Huawei President of Data Storage Product Line, Peter Zhou (pictured), urged the telecoms industry to utilise efficient data infrastructure to effectively leverage AI to bolster their operations.
At Mobile World Congress 2024 Barcelona, Zhou took the stage to emphasise how the ultimate goal of AI is to achieve general intelligence. This enables AI to “independently learn, understand, reason, innovate, and solve problems” to be tapped into by the industry.
“The more data we have, the more information, samples, and features can be used to train the AI model. The more the model learns, the better its generalisation ability becomes.
"In addition to quantity though, we must also look at quality. The more accurate, reliable, relevant, and valuable our data, the more reliable our model input. This improves the availability and reliability of models. This is how data determines the power of AI,” said Zhou.
To extract the right materials from data, so-called AI data factories have to be used to aggregate the data for value mining, but this also brings bigger demand on data mobility, said the Huawei president.

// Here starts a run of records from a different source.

==> src/rtl/step_counter_pkg.sv <==
package step_counter_pkg;

   // Action chosen for the next edge, listed from highest to lowest priority
   typedef enum logic [2:0] {
      ACT_CLEAR = 3'd0,
      ACT_KEEP  = 3'd1,
      ACT_FILL  = 3'd2,
      ACT_LOAD  = 3'd3,
      ACT_STEP  = 3'd4
   } act_e;

   // Adder organisation choices for the stepping datapath
   localparam int unsigned ADDER_SPLIT = 0;  // separate add and subtract, then mux
   localparam int unsigned ADDER_SHARED = 1; // one adder with conditional invert and carry-in

endpackage

==> src/rtl/step_counter_arbiter.sv <==
module step_counter_arbiter
   import step_counter_pkg::*;
(
   input  logic clr_i,
   input  logic keep_i,
   input  logic fill_i,
   input  logic load_i,
   output act_e act_o
);

   // Fixed priority chain: clear > keep > fill > load > step
   always_comb begin
      if (clr_i)       act_o = ACT_CLEAR;
      else if (keep_i) act_o = ACT_KEEP;
      else if (fill_i) act_o = ACT_FILL;
      else if (load_i) act_o = ACT_LOAD;
      else             act_o = ACT_STEP;
   end

endmodule

==> src/rtl/step_counter_stepper.sv <==
module step_counter_stepper
   import step_counter_pkg::*;
#(
   parameter int unsigned WIDTH      = 8,
   parameter int unsigned ADDER_KIND = ADDER_SHARED
) (
   input  logic [WIDTH-1:0] cur_i,
   input  logic [WIDTH-1:0] step_i,
   input  logic             up_i,
   output logic [WIDTH-1:0] stepped_o
);

   localparam logic [WIDTH-1:0] ZERO_EXT = '0;

   generate
      if (ADDER_KIND == ADDER_SPLIT) begin : g_split
         logic [WIDTH-1:0] sum_up;
         logic [WIDTH-1:0] sum_dn;
         always_comb begin
            sum_up    = cur_i + step_i;
            sum_dn    = cur_i - step_i;
            stepped_o = up_i ? sum_up : sum_dn;
         end
      end else begin : g_shared
         logic [WIDTH-1:0] operand;
         logic [WIDTH-1:0] carry_in;
         always_comb begin
            operand   = step_i ^ {WIDTH{~up_i}};
            carry_in  = ZERO_EXT | {{(WIDTH-1){1'b0}}, ~up_i};
            stepped_o = cur_i + operand + carry_in;
         end
      end
   endgenerate

endmodule

==> src/rtl/step_counter_nextsel.sv <==
module step_counter_nextsel
   import step_counter_pkg::*;
#(
   parameter int unsigned WIDTH = 8
) (
   input  act_e             act_i,
   input  logic [WIDTH-1:0] cur_i,
   input  logic [WIDTH-1:0] stepped_i,
   input  logic [WIDTH-1:0] load_val_i,
   output logic [WIDTH-1:0] nxt_o
);

   localparam logic [WIDTH-1:0] ALL_ONES = {WIDTH{1'b1}};

   always_comb begin
      unique case (act_i)
         ACT_CLEAR: nxt_o = '0;
         ACT_KEEP:  nxt_o = cur_i;
         ACT_FILL:  nxt_o = ALL_ONES;
         ACT_LOAD:  nxt_o = load_val_i;
         ACT_STEP:  nxt_o = stepped_i;
         default:   nxt_o = '0;
      endcase
   end

endmodule

==> src/rtl/step_counter.sv <==
module step_counter
   import step_counter_pkg::*;
#(
   parameter int unsigned WIDTH      = 8,
   parameter int unsigned ADDER_KIND = ADDER_SHARED
) (
   input  logic             clk_i,
   input  logic             sync_clr_i,
   input  logic             hold_i,
   input  logic             fill_i,
   input  logic             load_i,
   input  logic [WIDTH-1:0] load_val_i,
   input  logic             up_i,
   input  logic [WIDTH-1:0] step_i,
   output logic [WIDTH-1:0] count_o
);

   localparam logic [WIDTH-1:0] TOP_VALUE = {WIDTH{1'b1}};

   generate
      if (WIDTH < 2) begin : g_bad_width
         $error("step_counter: WIDTH must be at least 2");
      end
      if (ADDER_KIND > ADDER_SHARED) begin : g_bad_kind
         $error("step_counter: ADDER_KIND out of range");
      end
   endgenerate

   act_e             act;
   logic [WIDTH-1:0] stepped;
   logic [WIDTH-1:0] nxt;
   logic [WIDTH-1:0] count_q;

   step_counter_arbiter u_arb (
      .clr_i  (sync_clr_i),
      .keep_i (hold_i),
      .fill_i (fill_i),
      .load_i (load_i),
      .act_o  (act)
   );

   step_counter_stepper #(
      .WIDTH      (WIDTH),
      .ADDER_KIND (ADDER_KIND)
   ) u_step (
      .cur_i     (count_q),
      .step_i    (step_i),
      .up_i      (up_i),
      .stepped_o (stepped)
   );

   step_counter_nextsel #(
      .WIDTH (WIDTH)
   ) u_sel (
      .act_i      (act),
      .cur_i      (count_q),
      .stepped_i  (stepped),
      .load_val_i (load_val_i),
      .nxt_o      (nxt)
   );

   always_ff @(posedge clk_i) begin
      count_q <= nxt;
   end

   assign count_o = count_q;

   // a sampled clear yields zero one edge later
   a_r2_clear_zero: assert property (@(posedge clk_i)
      sync_clr_i |=> (count_o == '0));

   // hold keeps the value whatever else is asserted
   a_r3_hold_keeps: assert property (@(posedge clk_i) disable iff (sync_clr_i)
      hold_i |=> (count_o == $past(count_o)));

   // fill forces all ones when no higher command is present
   a_r4_fill_top: assert property (@(posedge clk_i) disable iff (sync_clr_i)
      (!hold_i && fill_i) |=> (count_o == TOP_VALUE));

   // load takes the parallel value when nothing outranks it
   a_r5_load_val: assert property (@(posedge clk_i) disable iff (sync_clr_i)
      (!hold_i && !fill_i && load_i) |=> (count_o == $past(load_val_i)));

   // counting up adds the step modulo 2^WIDTH
   a_r6_count_up: assert property (@(posedge clk_i) disable iff (sync_clr_i)
      (!hold_i && !fill_i && !load_i && up_i)
      |=> (count_o == WIDTH'($past(count_o) + $past(step_i))));

   // counting down subtracts the step modulo 2^WIDTH
   a_r7_count_down: assert property (@(posedge clk_i) disable iff (sync_clr_i)
      (!hold_i && !fill_i && !load_i && !up_i)
      |=> (count_o == WIDTH'($past(count_o) - $past(step_i))));

   // a zero step leaves the count unchanged
   a_r8_zero_step: assert property (@(posedge clk_i) disable iff (sync_clr_i)
      (!hold_i && !fill_i && !load_i && (step_i == '0)) |=> $stable(count_o));

endmodule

The industry also requires advanced data storage as it becomes more of a core asset to operators, with the average retention of data being now a minimum of three years, and the amount of permanent corpus data is increasing.
Zhou pointed to Huawei’s AI Data Lake Solution and talked up its ability to turn mass data into valuable assets and accelerate the AI service process. The solution is able to provide a unified storage resource pool with a high-performance layer and a high-capacity layer. It can also use data fabric to collect mass data across vendors, regions and systems. Next is a data tool chain which converts data into insight automatically. Finally, Data Lake has a management platform for enterprise-level global asset management and control.
The executive then pointed to key software capabilities that can transform data centres into data factories.
The first is Data Fabric, a global file systems can provide unified data view and achieve global data visibility, manageability, and mobility. Mobility in particular can be three times more efficient. Additionally, Data Fabric enables intelligent tiering of hot, warm, and cold data which reduces storage TCO by 70%.
The second software capability he pointed out was eDataMate, which can covert data into knowledge across the entire AI process. It uses 30 built-in scenario-based intelligent cleaning operations that are dedicated to instruction data generation algorithms, to allow one-stop knowledge generation. This software reduced data pre-processing from months to days, improves efficiency and accelerates large AI model training.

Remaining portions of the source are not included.